--- src/rtl/mem_xbar.sv ---
// Two-master (instr/data) to NSLV-slave memory crossbar: window decode, one-deep
// per-master request buffer, per-slave round-robin ownership FSM and response routing.
module mem_xbar #(
  parameter int NSLV = 3,
  parameter int AW   = 32,
  parameter int DW   = 32,
  parameter logic [NSLV*AW-1:0] SLV_BASE = {32'h8000_0000, 32'h1000_0000, 32'h0200_0000},
  parameter logic [NSLV*AW-1:0] SLV_TOP  = {32'h8001_0000, 32'h1000_1000, 32'h0201_0000},
  parameter logic [DW-1:0] ERR_RDATA = '0
) (
  input  logic                   clk,
  input  logic                   rst,
  input  logic                   imemory_valid,
  input  logic                   imemory_instr,
  input  logic [AW-1:0]          imemory_addr,
  input  logic [DW-1:0]          imemory_wdata,
  input  logic [DW/8-1:0]        imemory_wstrb,
  output logic [DW-1:0]          imemory_rdata,
  output logic                   imemory_ready,
  output logic                   imemory_error,
  input  logic                   dmemory_valid,
  input  logic                   dmemory_instr,
  input  logic [AW-1:0]          dmemory_addr,
  input  logic [DW-1:0]          dmemory_wdata,
  input  logic [DW/8-1:0]        dmemory_wstrb,
  output logic [DW-1:0]          dmemory_rdata,
  output logic                   dmemory_ready,
  output logic                   dmemory_error,
  output logic [NSLV-1:0]        slv_valid,
  output logic [NSLV-1:0]        slv_instr,
  output logic [NSLV*AW-1:0]     slv_addr,
  output logic [NSLV*DW-1:0]     slv_wdata,
  output logic [NSLV*DW/8-1:0]   slv_wstrb,
  input  logic [NSLV*DW-1:0]     slv_rdata,
  input  logic [NSLV-1:0]        slv_ready
);
  localparam int BW = DW / 8;
  localparam int SW = (NSLV > 1) ? $clog2(NSLV) : 1;

  typedef enum logic [1:0] {IDLE = 2'd0, OWN_I = 2'd1, OWN_D = 2'd2} state_t;

  // Handshake: a master valid is a one-cycle pulse, accepted when the master has
  // nothing outstanding or is receiving its response (ready) in that same cycle.
  // A slave lane's valid is high for exactly the grant cycle; its ready closes ownership.

  // Master index 0 = instruction, 1 = data.
  logic [1:0]           m_valid, m_instr, m_ready;
  logic [1:0][AW-1:0]   m_addr;
  logic [1:0][DW-1:0]   m_wdata;
  logic [1:0][BW-1:0]   m_wstrb;

  logic [1:0]           pend_v, pend_instr, out_q, err_q;
  logic [1:0][AW-1:0]   pend_addr;
  logic [1:0][DW-1:0]   pend_wdata;
  logic [1:0][BW-1:0]   pend_wstrb;
  logic [1:0][SW-1:0]   pend_tgt;

  logic [1:0]           hit, accept, rsp_own, src_instr;
  logic [1:0][SW-1:0]   tgt;
  logic [1:0][DW-1:0]   rsp_data, src_wdata;
  logic [1:0][AW-1:0]   src_addr;
  logic [1:0][BW-1:0]   src_wstrb;
  logic [1:0][NSLV-1:0] req, gnt;

  state_t          state_q [NSLV];
  state_t          state_d [NSLV];
  logic [NSLV-1:0] rr_q, rr_d;

  assign m_valid = {dmemory_valid, imemory_valid};
  assign m_instr = {dmemory_instr, imemory_instr};
  assign m_addr  = {dmemory_addr, imemory_addr};
  assign m_wdata = {dmemory_wdata, imemory_wdata};
  assign m_wstrb = {dmemory_wstrb, imemory_wstrb};

  // Descending scan so the lowest matching slave index wins.
  always_comb begin
    for (int m = 0; m < 2; m++) begin
      hit[m] = 1'b0;
      tgt[m] = '0;
      for (int s = NSLV - 1; s >= 0; s--) begin
        if (m_addr[m] >= SLV_BASE[s*AW +: AW] && m_addr[m] < SLV_TOP[s*AW +: AW]) begin
          hit[m] = 1'b1;
          tgt[m] = SW'(s);
        end
      end
    end
  end

  always_comb begin
    rsp_own  = '0;
    rsp_data = '0;
    for (int s = 0; s < NSLV; s++) begin
      if (slv_ready[s] && state_q[s] == OWN_I) begin
        rsp_own[0]  = 1'b1;
        rsp_data[0] = rsp_data[0] | slv_rdata[s*DW +: DW];
      end
      if (slv_ready[s] && state_q[s] == OWN_D) begin
        rsp_own[1]  = 1'b1;
        rsp_data[1] = rsp_data[1] | slv_rdata[s*DW +: DW];
      end
    end
    req = '0;
    for (int m = 0; m < 2; m++) begin
      m_ready[m]   = !rst && (err_q[m] || rsp_own[m]);
      accept[m]    = m_valid[m] && !rst && (!out_q[m] || m_ready[m]);
      src_instr[m] = pend_v[m] ? pend_instr[m] : m_instr[m];
      src_addr[m]  = pend_v[m] ? pend_addr[m]  : m_addr[m];
      src_wdata[m] = pend_v[m] ? pend_wdata[m] : m_wdata[m];
      src_wstrb[m] = pend_v[m] ? pend_wstrb[m] : m_wstrb[m];
      for (int s = 0; s < NSLV; s++)
        req[m][s] = (pend_v[m] && pend_tgt[m] == SW'(s)) ||
                    (accept[m] && hit[m] && tgt[m] == SW'(s));
    end
  end

  always_comb begin
    rr_d = rr_q;
    gnt  = '0;
    for (int s = 0; s < NSLV; s++) begin
      state_d[s] = state_q[s];
      case (state_q[s])
        IDLE: begin
          if (req[0][s] && req[1][s]) begin
            gnt[rr_q[s]][s] = 1'b1;
            rr_d[s]         = ~rr_q[s];
          end else begin
            gnt[0][s] = req[0][s];
            gnt[1][s] = req[1][s];
          end
          if (gnt[0][s])      state_d[s] = OWN_I;
          else if (gnt[1][s]) state_d[s] = OWN_D;
        end
        default: if (slv_ready[s]) state_d[s] = IDLE;
      endcase
    end
  end

  always_comb begin
    slv_valid = '0;
    slv_instr = '0;
    slv_addr  = '0;
    slv_wdata = '0;
    slv_wstrb = '0;
    for (int s = 0; s < NSLV; s++) begin
      for (int m = 0; m < 2; m++) begin
        if (gnt[m][s]) begin
          slv_valid[s]          = 1'b1;
          slv_instr[s]          = src_instr[m];
          slv_addr[s*AW +: AW]  = src_addr[m] - SLV_BASE[s*AW +: AW];
          slv_wdata[s*DW +: DW] = src_wdata[m];
          slv_wstrb[s*BW +: BW] = src_wstrb[m];
        end
      end
    end
  end

  always_ff @(posedge clk or posedge rst) begin
    if (rst) begin
      rr_q <= '0;
      for (int s = 0; s < NSLV; s++) state_q[s] <= IDLE;
    end else begin
      rr_q <= rr_d;
      for (int s = 0; s < NSLV; s++) state_q[s] <= state_d[s];
    end
  end

  always_ff @(posedge clk or posedge rst) begin
    if (rst) begin
      pend_v     <= '0;
      pend_instr <= '0;
      pend_addr  <= '0;
      pend_wdata <= '0;
      pend_wstrb <= '0;
      pend_tgt   <= '0;
      out_q      <= '0;
      err_q      <= '0;
    end else begin
      for (int m = 0; m < 2; m++) begin
        err_q[m] <= accept[m] && !hit[m];
        if (accept[m])      out_q[m] <= 1'b1;
        else if (m_ready[m]) out_q[m] <= 1'b0;
        // A buffered request never coexists with a new accept: it keeps the master outstanding.
        if (accept[m] && hit[m] && !(|gnt[m])) begin
          pend_v[m]     <= 1'b1;
          pend_instr[m] <= m_instr[m];
          pend_addr[m]  <= m_addr[m];
          pend_wdata[m] <= m_wdata[m];
          pend_wstrb[m] <= m_wstrb[m];
          pend_tgt[m]   <= tgt[m];
        end else if (pend_v[m] && |gnt[m]) begin
          pend_v[m] <= 1'b0;
        end
      end
    end
  end

  assign imemory_ready = m_ready[0];
  assign dmemory_ready = m_ready[1];
  assign imemory_error = err_q[0];
  assign dmemory_error = err_q[1];
  assign imemory_rdata = err_q[0] ? ERR_RDATA : rsp_data[0];
  assign dmemory_rdata = err_q[1] ? ERR_RDATA : rsp_data[1];
endmodule
## src/rtl/riscv_lsu_pkg.sv

```systemverilog
// Shared types for the load/store unit: access size and FSM state encodings,
// plus the size-legality helper used at request acceptance.
package riscv_lsu_pkg;

    typedef enum logic [1:0] {
        LSU_SIZE_B = 2'b00,
        LSU_SIZE_H = 2'b01,
        LSU_SIZE_W = 2'b10,
        LSU_SIZE_D = 2'b11
    } lsu_size_e;

    localparam int LSU_STATE_LEN = 2;

    typedef enum logic [LSU_STATE_LEN-1:0] {
        LSU_ST_IDLE = 2'b00,
        LSU_ST_BUS  = 2'b01,
        LSU_ST_RESP = 2'b10
    } lsu_state_e;

    // Doubleword does not exist on a 32-bit datapath, and LWU is pointless there
    // because a word already fills the register.
    function automatic logic size_illegal(input lsu_size_e size, input logic zext, input int xlen);
        logic bad;
        bad = 1'b0;
        if (xlen == 32) begin
            bad = (size == LSU_SIZE_D) || ((size == LSU_SIZE_W) && zext);
        end else begin
            bad = 1'b0;
        end
        return bad;
    endfunction

endpackage

```

## src/rtl/riscv_lsu_lane.sv

```systemverilog
// Byte-lane steering for the LSU: builds byte enables and replicated store data,
// and extracts/extends load data. Purely combinational; the same instance serves
// the store path at acceptance and the load path at bus acknowledge.
module riscv_lsu_lane
    import riscv_lsu_pkg::*;
#(
    parameter int XLEN = 32
) (
    input  logic [$clog2(XLEN/8)-1:0] off,
    input  lsu_size_e                 size,
    input  logic                      zext,
    input  logic [XLEN-1:0]           wdata,
    input  logic [XLEN-1:0]           rdata,
    output logic [XLEN/8-1:0]         be,
    output logic [XLEN-1:0]           wdata_lane,
    output logic [XLEN-1:0]           rdata_ext
);

    localparam int NB = XLEN / 8;
    localparam logic [NB-1:0] BE_B = NB'(1'b1);
    localparam logic [NB-1:0] BE_H = NB'(2'b11);
    localparam logic [NB-1:0] BE_W = NB'(4'hF);

    logic [$clog2(XLEN/8)+2:0] shamt_s;
    logic [XLEN-1:0]           shifted_s;
    logic [XLEN-1:0]           mask_s;
    logic                      sign_s;

    // Byte enables: a contiguous group of lanes sized by the access, starting at off.
    always_comb begin
        be = '0;
        case (size)
            LSU_SIZE_B: be = BE_B << off;
            LSU_SIZE_H: be = BE_H << off;
            LSU_SIZE_W: be = BE_W << off;
            LSU_SIZE_D: be = '1;
            default:    be = '0;
        endcase
    end

    // Store data replicated across every lane so whichever lanes are enabled see it.
    always_comb begin
        wdata_lane = '0;
        case (size)
            LSU_SIZE_B: wdata_lane = {NB{wdata[7:0]}};
            LSU_SIZE_H: wdata_lane = {(NB/2){wdata[15:0]}};
            LSU_SIZE_W: wdata_lane = {(NB/4){wdata[31:0]}};
            LSU_SIZE_D: wdata_lane = wdata;
            default:    wdata_lane = '0;
        endcase
    end

    // Load data: shift the addressed lanes down, keep size bits, then fill the
    // upper bits with the size MSB unless zero-extending. A full-width mask leaves
    // nothing to extend, which covers W on 32-bit and D on 64-bit.
    always_comb begin
        shamt_s   = {off, 3'b000};
        shifted_s = rdata >> shamt_s;
        mask_s    = '0;
        sign_s    = 1'b0;
        case (size)
            LSU_SIZE_B: begin
                mask_s = XLEN'(8'hFF);
                sign_s = shifted_s[7];
            end
            LSU_SIZE_H: begin
                mask_s = XLEN'(16'hFFFF);
                sign_s = shifted_s[15];
            end
            LSU_SIZE_W: begin
                mask_s = XLEN'(32'hFFFF_FFFF);
                sign_s = shifted_s[31];
            end
            LSU_SIZE_D: begin
                mask_s = '1;
                sign_s = 1'b0;
            end
            default: begin
                mask_s = '0;
                sign_s = 1'b0;
            end
        endcase
        rdata_ext = (shifted_s & mask_s) | ((sign_s && !zext) ? ~mask_s : '0);
    end

endmodule

```

## src/rtl/riscv_lsu.sv

```systemverilog
// Load/store unit between the execute stage and the io bridge. Accepts one
// access per handshake, drives a wait-state tolerant bus with a timeout, and
// returns extended load data with a one-cycle completion pulse.
// Build option: define LSU_MISALIGN_TRAP_EN to fault misaligned accesses
// instead of silently aligning them down.
module riscv_lsu
    import riscv_lsu_pkg::*;
#(
    parameter int XLEN    = 32,
    parameter int ADDR_W  = 32,
    parameter int TIMEOUT = 255
) (
    input  logic                clk,
    input  logic                rst,
    input  logic                req_valid,
    output logic                req_ready,
    input  logic                req_we,
    input  logic [1:0]          req_size,
    input  logic                req_unsigned,
    input  logic [ADDR_W-1:0]   req_addr,
    input  logic [XLEN-1:0]     req_wdata,
    output logic                resp_valid,
    output logic [XLEN-1:0]     resp_rdata,
    output logic                resp_err,
    output logic                busy,
    output logic                bus_valid,
    output logic                bus_we,
    output logic [ADDR_W-1:0]   bus_addr,
    output logic [XLEN/8-1:0]   bus_be,
    output logic [XLEN-1:0]     bus_wdata,
    input  logic                bus_ack,
    input  logic [XLEN-1:0]     bus_rdata
);

    localparam int NB    = XLEN / 8;
    localparam int OFF_W = $clog2(NB);
    localparam int CNT_W = $clog2(TIMEOUT + 1);
    localparam logic [CNT_W-1:0] CNT_LAST = CNT_W'(TIMEOUT - 1);

    lsu_state_e        state_r;
    logic              req_ready_r;
    logic              we_r;
    lsu_size_e         size_r;
    logic              zext_r;
    logic [OFF_W-1:0]  off_r;
    logic [CNT_W-1:0]  tmo_cnt_r;
    logic              bus_valid_r;
    logic              busy_r;
    logic              bus_we_r;
    logic [ADDR_W-1:0] bus_addr_r;
    logic [NB-1:0]     bus_be_r;
    logic [XLEN-1:0]   bus_wdata_r;
    logic              resp_valid_r;
    logic [XLEN-1:0]   resp_rdata_r;
    logic              resp_err_r;

    lsu_size_e         size_in_s;
    logic [OFF_W-1:0]  off_raw_s;
    logic [OFF_W-1:0]  off_al_s;
    logic              illegal_s;
    logic              misalign_s;
    logic              fault_s;
    logic [OFF_W-1:0]  lane_off_s;
    lsu_size_e         lane_size_s;
    logic              lane_zext_s;
    logic [NB-1:0]     lane_be_s;
    logic [XLEN-1:0]   lane_wdata_s;
    logic [XLEN-1:0]   lane_rdata_s;

    assign size_in_s = lsu_size_e'(req_size);
    assign off_raw_s = req_addr[OFF_W-1:0];
    assign illegal_s = size_illegal(size_in_s, req_unsigned, XLEN);

    // Natural-alignment offset for the requested size (low bits below the size cleared).
    always_comb begin
        off_al_s = off_raw_s;
        case (size_in_s)
            LSU_SIZE_B: off_al_s = off_raw_s;
            LSU_SIZE_H: off_al_s = off_raw_s & ~OFF_W'(2'b01);
            LSU_SIZE_W: off_al_s = off_raw_s & ~OFF_W'(2'b11);
            LSU_SIZE_D: off_al_s = '0;
            default:    off_al_s = '0;
        endcase
    end

`ifdef LSU_MISALIGN_TRAP_EN
    assign misalign_s = (off_al_s != off_raw_s);
`else
    assign misalign_s = 1'b0;
`endif

    assign fault_s = illegal_s || misalign_s;

    // The lane unit sees the live request while idle and the latched access otherwise.
    always_comb begin
        if (state_r == LSU_ST_IDLE) begin
            lane_off_s  = off_al_s;
            lane_size_s = size_in_s;
            lane_zext_s = req_unsigned;
        end else begin
            lane_off_s  = off_r;
            lane_size_s = size_r;
            lane_zext_s = zext_r;
        end
    end

    riscv_lsu_lane #(
        .XLEN (XLEN)
    ) u_lane (
        .off        (lane_off_s),
        .size       (lane_size_s),
        .zext       (lane_zext_s),
        .wdata      (req_wdata),
        .rdata      (bus_rdata),
        .be         (lane_be_s),
        .wdata_lane (lane_wdata_s),
        .rdata_ext  (lane_rdata_s)
    );

    // Access FSM with request latching, timeout counting and all registered outputs.
    always_ff @(posedge clk) begin
        if (rst) begin
            state_r      <= LSU_ST_IDLE;
            req_ready_r  <= 1'b1;
            we_r         <= 1'b0;
            size_r       <= LSU_SIZE_B;
            zext_r       <= 1'b0;
            off_r        <= '0;
            tmo_cnt_r    <= '0;
            bus_valid_r  <= 1'b0;
            busy_r       <= 1'b0;
            bus_we_r     <= 1'b0;
            bus_addr_r   <= '0;
            bus_be_r     <= '0;
            bus_wdata_r  <= '0;
            resp_valid_r <= 1'b0;
            resp_rdata_r <= '0;
            resp_err_r   <= 1'b0;
        end else begin
            case (state_r)
                LSU_ST_IDLE: begin
                    if (req_valid && req_ready_r) begin
                        req_ready_r <= 1'b0;
                        we_r        <= req_we;
                        size_r      <= size_in_s;
                        zext_r      <= req_unsigned;
                        off_r       <= off_al_s;
                        if (fault_s) begin
                            // Faulting access never reaches the bus.
                            state_r      <= LSU_ST_RESP;
                            resp_valid_r <= 1'b1;
                            resp_err_r   <= 1'b1;
                            resp_rdata_r <= '0;
                        end else begin
                            state_r     <= LSU_ST_BUS;
                            bus_valid_r <= 1'b1;
                            busy_r      <= 1'b1;
                            bus_we_r    <= req_we;
                            bus_addr_r  <= {req_addr[ADDR_W-1:OFF_W], OFF_W'(1'b0)};
                            bus_be_r    <= lane_be_s;
                            bus_wdata_r <= lane_wdata_s;
                            tmo_cnt_r   <= '0;
                        end
                    end
                end
                LSU_ST_BUS: begin
                    if (bus_ack) begin
                        // Ack takes priority over a timeout landing in the same cycle.
                        state_r      <= LSU_ST_RESP;
                        bus_valid_r  <= 1'b0;
                        busy_r       <= 1'b0;
                        bus_be_r     <= '0;
                        resp_valid_r <= 1'b1;
                        resp_err_r   <= 1'b0;
                        resp_rdata_r <= we_r ? '0 : lane_rdata_s;
                    end else if (tmo_cnt_r == CNT_LAST) begin
                        state_r      <= LSU_ST_RESP;
                        bus_valid_r  <= 1'b0;
                        busy_r       <= 1'b0;
                        bus_be_r     <= '0;
                        resp_valid_r <= 1'b1;
                        resp_err_r   <= 1'b1;
                        resp_rdata_r <= '0;
                    end else begin
                        tmo_cnt_r <= tmo_cnt_r + CNT_W'(1'b1);
                    end
                end
                LSU_ST_RESP: begin
                    state_r      <= LSU_ST_IDLE;
                    req_ready_r  <= 1'b1;
                    resp_valid_r <= 1'b0;
                    resp_err_r   <= 1'b0;
                    resp_rdata_r <= '0;
                end
                default: begin
                    state_r      <= LSU_ST_IDLE;
                    req_ready_r  <= 1'b1;
                    bus_valid_r  <= 1'b0;
                    busy_r       <= 1'b0;
                    bus_be_r     <= '0;
                    resp_valid_r <= 1'b0;
                    resp_err_r   <= 1'b0;
                    resp_rdata_r <= '0;
                end
            endcase
        end
    end

    assign req_ready  = req_ready_r;
    assign resp_valid = resp_valid_r;
    assign resp_rdata = resp_rdata_r;
    assign resp_err   = resp_err_r;
    assign busy       = busy_r;
    assign bus_valid  = bus_valid_r;
    assign bus_we     = bus_we_r;
    assign bus_addr   = bus_addr_r;
    assign bus_be     = bus_be_r;
    assign bus_wdata  = bus_wdata_r;

endmodule

```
○ ○ ○ ○
Only the number is wanted. Count the lines above that include the word "cycle".

**SOLVED PROBLEM**. 5